We have been doing some cross testing with other formats recently, and noticed that reading attributes was extremely slow. We’ve been using HDF5 as a file format for 15+ years (eman2.org) and most of our performance testing was done long ago. In a typical HDF file we put anywhere from 1000 - 100,000 data sets, and each data set will have 20-100 small attributes associated with it. Most of these are simple numbers, a few are strings. We use the HDF5 library directly in C, so have very precise control over what we are doing.
Anyway, in our test, we read in all of the attributes from all of the data sets in the file, but none of the actual data. I then ran this through valgrind to see where all the time was being spent. 98% of the time is within the HDF library, and 2/3 of this time is spent in H5A_open_by_idx(). Digging deeper, it appears that every call to this function is calling H5A_build_compact_table() and then releasing it, and this accounts for pretty much the entire problem.

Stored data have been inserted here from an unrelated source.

==> src/rtl/serial_twos_complementer.sv <==
// Bit-serial two's-complement negator: copies bits up to and including the first 1
// of each LSB-first word, then inverts the rest. A bit counter re-arms it every WORD_W bits.
module serial_twos_complementer #(
  parameter int WORD_W   = 8,
  parameter int ST_WIDTH = 2
) (
  input  logic                clk,
  input  logic                rst_b,
  input  logic                stream,
  output logic                comp,
  output logic [ST_WIDTH-1:0] state,
  output logic                word_done
);

  localparam int CNT_W = (WORD_W > 2) ? $clog2(WORD_W) : 1;

  typedef enum logic [1:0] {
    S_COPY   = 2'b00,
    S_INVERT = 2'b01
  } state_e;

  state_e           state_q;
  state_e           state_d;
  logic [CNT_W-1:0] bit_cnt;
  logic             invert;

  assign word_done = (bit_cnt == CNT_W'(WORD_W - 1));
  assign state     = ST_WIDTH'(state_q);

  always_ff @(posedge clk) begin
    if (rst_b) begin
      state_q <= S_COPY;
      bit_cnt <= '0;
    end else begin
      state_q <= state_d;
      bit_cnt <= word_done ? '0 : bit_cnt + 1'b1;
    end
  end

  // Illegal encodings fall into the default arm: behave as S_COPY and return there.
  always_comb begin
    state_d = S_COPY;
    invert  = 1'b0;
    case (state_q)
      S_COPY: begin
        invert  = 1'b0;
        state_d = stream ? S_INVERT : S_COPY;
      end
      S_INVERT: begin
        invert  = 1'b1;
        state_d = S_INVERT;
      end
      default: begin
        invert  = 1'b0;
        state_d = S_COPY;
      end
    endcase
    if (word_done) state_d = S_COPY;
  end

  assign comp = stream ^ invert;

endmodule
==> config.mk <==
export PLATFORM = sky130hd
export DESIGN_NAME = wb_slave_decoder
export DESIGN_NICKNAME = d
export VERILOG_FILES = /design/src/rtl/wb_slave_decoder.sv
export SDC_FILE = /design/constraint.sdc
export NUM_CORES = 1
export LEC_CHECK = 0
export CAP_MARGIN = 20
export CORE_AREA = 3 3 108 110
export DETAILED_ROUTE_END_ITERATION = 12
export DIE_AREA = 0 0 111 113
export PLACE_DENSITY = 0.71
export SYNTH_ARGS = -nofsm -noshare
export SYNTH_HDL_FRONTEND = slang
export SYNTH_SLANG_ARGS = --single-unit
==> constraint.sdc <==
create_clock -name i_clk -period 2.9 [get_ports i_clk]
set_clock_uncertainty 0.05 [all_clocks]
set_input_delay 0.725 -clock i_clk [delete_from_list [all_inputs] [get_ports i_clk]]
set_output_delay 0.725 -clock i_clk [all_outputs]
set_load 0.1 [all_outputs]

My interpretation is that every time I open a single attribute it reads in and builds the entire index of attributes (including a qsort and other things), finds the single element I asked for, then releases the whole thing again. I looked for solutions in the library, but even if I used the H5A iteration routine, I would still have to call open on each attribute.

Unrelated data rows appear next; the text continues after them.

<file path="src/rtl/uart_pkg.sv">
// Shared definitions for the parametrised UART receiver.
// Holds the rx state encoding, parity mode codes and the tick divider helper.
package uart_pkg;

  typedef enum logic [2:0] {
    ST_IDLE,
    ST_START,
    ST_DATA,
    ST_PARITY,
    ST_STOP,
    ST_WAIT_HIGH
  } rx_state_e;

  typedef enum logic [1:0] {
    PAR_NONE  = 2'b00,
    PAR_EVEN  = 2'b01,
    PAR_ODD   = 2'b10,
    PAR_NONE2 = 2'b11
  } par_mode_e;

  // Clocks per oversample tick; never below one.
  function automatic int calc_div(
    input int clk_hz,
    input int baud,
    input int os
  );
    int d;
    d = clk_hz / (baud * os);
    if (d < 1) d = 1;
    return d;
  endfunction

endpackage

</file>
<file path="src/rtl/uart_rx_param_if.sv">
// Word delivery handshake of the UART receiver.
// data_out/data_valid from receiver, data_ready from consumer.
interface uart_rx_param_if #(
  parameter int DATA_BITS = 8
);

  logic [DATA_BITS-1:0] data_out;
  logic                 data_valid;
  logic                 data_ready;

  modport master (
    output data_out,
    output data_valid,
    input  data_ready
  );

  modport slave (
    input  data_out,
    input  data_valid,
    output data_ready
  );

endinterface

</file>
<file path="src/rtl/uart_tick_gen.sv">
// Oversample tick divider: one-clk pulse every DIV clocks.
// Ports: clk, reset (async active-low), i_restart (sync clear), o_tick.
module uart_tick_gen #(
  parameter int DIV = 27
) (
  input  logic clk,
  input  logic reset,
  input  logic i_restart,
  output logic o_tick
);

  localparam int CW = (DIV > 1) ? $clog2(DIV) : 1;
  localparam logic [CW-1:0] LAST = CW'(DIV - 1);

  logic [CW-1:0] r_cnt;

  always_ff @(posedge clk or negedge reset) begin
    if (!reset) begin
      r_cnt <= '0;
    end else if (i_restart || r_cnt == LAST) begin
      r_cnt <= '0;
    end else begin
      r_cnt <= r_cnt + 1'b1;
    end
  end

  assign o_tick = !i_restart && (r_cnt == LAST);

endmodule

</file>
<file path="src/rtl/uart_rx_param.sv">
// Parametrised UART receiver: 3-sample vote, 5..9 data bits, 1/2 stop bits.
// Ports: clk, reset (async low), rx_in, rx_if (data_out/valid/ready),
//   busy, frame_err, overrun_err, parity_err; parity_mode with UART_RX_PARITY_EN.
module uart_rx_param #(
  parameter int CLK_HZ     = 50_000_000,
  parameter int BAUD       = 115_200,
  parameter int OVERSAMPLE = 16,
  parameter int DATA_BITS  = 8,
  parameter int STOP_BITS  = 1
) (
  input  logic       clk,
  input  logic       reset,
  input  logic       rx_in,
`ifdef UART_RX_PARITY_EN
  input  logic [1:0] parity_mode,
`endif
  uart_rx_param_if.master rx_if,
  output logic       busy,
  output logic       frame_err,
  output logic       overrun_err,
  output logic       parity_err
);

  import uart_pkg::*;

  localparam int DIV = calc_div(CLK_HZ, BAUD, OVERSAMPLE);
  localparam int TW  = $clog2(OVERSAMPLE);
  localparam int BW  = $clog2(DATA_BITS + 1);

  localparam logic [TW-1:0] T_V0  = TW'(OVERSAMPLE / 2 - 1);
  localparam logic [TW-1:0] T_V1  = TW'(OVERSAMPLE / 2);
  localparam logic [TW-1:0] T_V2  = TW'(OVERSAMPLE / 2 + 1);
  localparam logic [TW-1:0] T_END = TW'(OVERSAMPLE - 1);
  localparam logic [BW-1:0] B_ALL = BW'(DATA_BITS);
  localparam logic          S_LST = 1'(STOP_BITS - 1);

  logic r_sync1, r_sync2, r_sync3;
  rx_state_e r_state, w_next;
  logic [TW-1:0] r_tcnt;
  logic [1:0] r_smp;
  logic [BW-1:0] r_bcnt;
  logic r_scnt;
  logic [DATA_BITS-1:0] r_shift;
  logic r_par, r_perr;
  logic [DATA_BITS-1:0] r_data;
  logic r_valid, r_ferr, r_oerr, r_perr_p;

  logic w_fall, w_restart, w_tick;
  logic w_vote_tick, w_end_tick, w_vote;
  logic w_shift_en, w_par_chk, w_ferr, w_done;
  logic w_par_on, w_par_odd;

`ifdef UART_RX_PARITY_EN
  assign w_par_on  = (parity_mode == PAR_EVEN) ||
                     (parity_mode == PAR_ODD);
  assign w_par_odd = (parity_mode == PAR_ODD);
`else
  assign w_par_on  = 1'b0;
  assign w_par_odd = 1'b0;
`endif

  assign w_fall    = r_sync3 & ~r_sync2;
  assign w_restart = (r_state == ST_IDLE) && w_fall;

  uart_tick_gen #(
    .DIV(DIV)
  ) u_tick (
    .clk      (clk),
    .reset    (reset),
    .i_restart(w_restart),
    .o_tick   (w_tick)
  );

  assign w_vote_tick = w_tick && (r_tcnt == T_V2);
  assign w_end_tick  = w_tick && (r_tcnt == T_END);
  // Third sample is the live synchronized line at the vote tick.
  assign w_vote = (r_smp[1] & r_smp[0]) |
                  (r_smp[1] & r_sync2) |
                  (r_smp[0] & r_sync2);

  always_ff @(posedge clk or negedge reset) begin
    if (!reset) begin
      r_sync1 <= 1'b1;
      r_sync2 <= 1'b1;
      r_sync3 <= 1'b1;
    end else begin
      r_sync1 <= rx_in;
      r_sync2 <= r_sync1;
      r_sync3 <= r_sync2;
    end
  end

  always_ff @(posedge clk or negedge reset) begin
    if (!reset) r_state <= ST_IDLE;
    else        r_state <= w_next;
  end

  always_comb begin
    w_next     = r_state;
    w_shift_en = 1'b0;
    w_par_chk  = 1'b0;
    w_ferr     = 1'b0;
    w_done     = 1'b0;
    unique case (r_state)
      ST_IDLE: begin
        if (w_fall) w_next = ST_START;
      end
      ST_START: begin
        if (w_vote_tick && w_vote) w_next = ST_IDLE;
        else if (w_end_tick)       w_next = ST_DATA;
      end
      ST_DATA: begin
        w_shift_en = w_vote_tick;
        if (w_end_tick && r_bcnt == B_ALL)
          w_next = w_par_on ? ST_PARITY : ST_STOP;
      end
      ST_PARITY: begin
        w_par_chk = w_vote_tick;
        if (w_end_tick) w_next = ST_STOP;
      end
      ST_STOP: begin
        if (w_vote_tick) begin
          if (!w_vote) begin
            w_ferr = 1'b1;
            w_next = ST_WAIT_HIGH;
          end else if (r_scnt == S_LST) begin
            // Do not wait out the tail of the stop bit.
            w_done = 1'b1;
            w_next = ST_IDLE;
          end
        end
      end
      ST_WAIT_HIGH: begin
        if (r_sync2) w_next = ST_IDLE;
      end
      default: w_next = ST_IDLE;
    endcase
  end

  always_ff @(posedge clk or negedge reset) begin
    if (!reset) begin
      r_tcnt  <= '0;
      r_smp   <= '0;
      r_bcnt  <= '0;
      r_scnt  <= 1'b0;
      r_shift <= '0;
      r_par   <= 1'b0;
      r_perr  <= 1'b0;
    end else if (w_restart) begin
      r_tcnt <= '0;
      r_bcnt <= '0;
      r_scnt <= 1'b0;
      r_par  <= 1'b0;
      r_perr <= 1'b0;
    end else begin
      if (w_tick) begin
        r_tcnt <= (r_tcnt == T_END) ? '0 : r_tcnt + 1'b1;
        if (r_tcnt == T_V0) r_smp[1] <= r_sync2;
        if (r_tcnt == T_V1) r_smp[0] <= r_sync2;
      end
      if (w_shift_en) begin
        r_shift <= {w_vote, r_shift[DATA_BITS-1:1]};
        r_par   <= r_par ^ w_vote;
        r_bcnt  <= r_bcnt + 1'b1;
      end
      if (w_par_chk)
        r_perr <= (w_vote != (r_par ^ w_par_odd));
      if (r_state == ST_STOP && w_end_tick)
        r_scnt <= r_scnt + 1'b1;
    end
  end

  always_ff @(posedge clk or negedge reset) begin
    if (!reset) begin
      r_data   <= '0;
      r_valid  <= 1'b0;
      r_ferr   <= 1'b0;
      r_oerr   <= 1'b0;
      r_perr_p <= 1'b0;
    end else begin
      r_ferr   <= w_ferr;
      r_oerr   <= 1'b0;
      r_perr_p <= 1'b0;
      if (w_done) begin
        if (r_valid && !rx_if.data_ready) begin
          r_oerr <= 1'b1;
        end else begin
          r_data   <= r_shift;
          r_valid  <= 1'b1;
          r_perr_p <= r_perr;
        end
      end else if (r_valid && rx_if.data_ready) begin
        r_valid <= 1'b0;
      end
    end
  end

  assign rx_if.data_out   = r_data;
  assign rx_if.data_valid = r_valid;
  assign busy        = (r_state == ST_START) || (r_state == ST_DATA) ||
                       (r_state == ST_PARITY) || (r_state == ST_STOP);
  assign frame_err   = r_ferr;
  assign overrun_err = r_oerr;
  assign parity_err  = r_perr_p;

endmodule

</file>
<file path="src/flat_wrapper.sv">
// flat-port wrapper written by rule: the top's interface ports become plain ports
module uart_rx_param_flat import uart_pkg::*;
#(
  parameter int CLK_HZ     = 50_000_000,
  parameter int BAUD       = 115_200,
  parameter int OVERSAMPLE = 16,
  parameter int DATA_BITS  = 8,
  parameter int STOP_BITS  = 1
)
  (clk, reset, rx_in, busy, frame_err, overrun_err, parity_err, rx_if_data_out, rx_if_data_valid, rx_if_data_ready);
  uart_rx_param_if #(.DATA_BITS(DATA_BITS)) rx_if_i ();
  input  logic clk;
  input  logic reset;
  input  logic rx_in;
  output logic busy;
  output logic frame_err;
  output logic overrun_err;
  output logic parity_err;
  output wire logic [$bits(rx_if_i.data_out)-1:0] rx_if_data_out;
  output wire logic [$bits(rx_if_i.data_valid)-1:0] rx_if_data_valid;
  input wire logic [$bits(rx_if_i.data_ready)-1:0] rx_if_data_ready;
  assign rx_if_data_out = rx_if_i.data_out;
  assign rx_if_data_valid = rx_if_i.data_valid;
  assign rx_if_i.data_ready = rx_if_data_ready;
  uart_rx_param #(.CLK_HZ(CLK_HZ), .BAUD(BAUD), .OVERSAMPLE(OVERSAMPLE), .DATA_BITS(DATA_BITS), .STOP_BITS(STOP_BITS)) u_core (.clk(clk), .reset(reset), .rx_in(rx_in), .rx_if(rx_if_i), .busy(busy), .frame_err(frame_err), .overrun_err(overrun_err), .parity_err(parity_err));
endmodule
</file>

After reading in the forums here a bit, I found that others had had issues with attributes starting with 1.8, but that 1.8 also had an alternative storage scheme using B-trees, which should improve things, so I added:
H5Pset_libver_bounds(accprop, H5F_LIBVER_18, H5F_LIBVER_LATEST);
to my code. Alas, reading a file written with this set actually took 5X longer than reading without this option. I also tried updating the HDF library to 1.10 (we usually use the latest patch of 1.8), but that didn’t help either.
Is there anything I can do? My goal is to read in the entire set of attributes, so I don’t care if I open by name or by index, or any other method. I’m just trying to avoid the silly overhead of reading and building the table for every single attribute read.
Thanks in advance for any suggestions at all!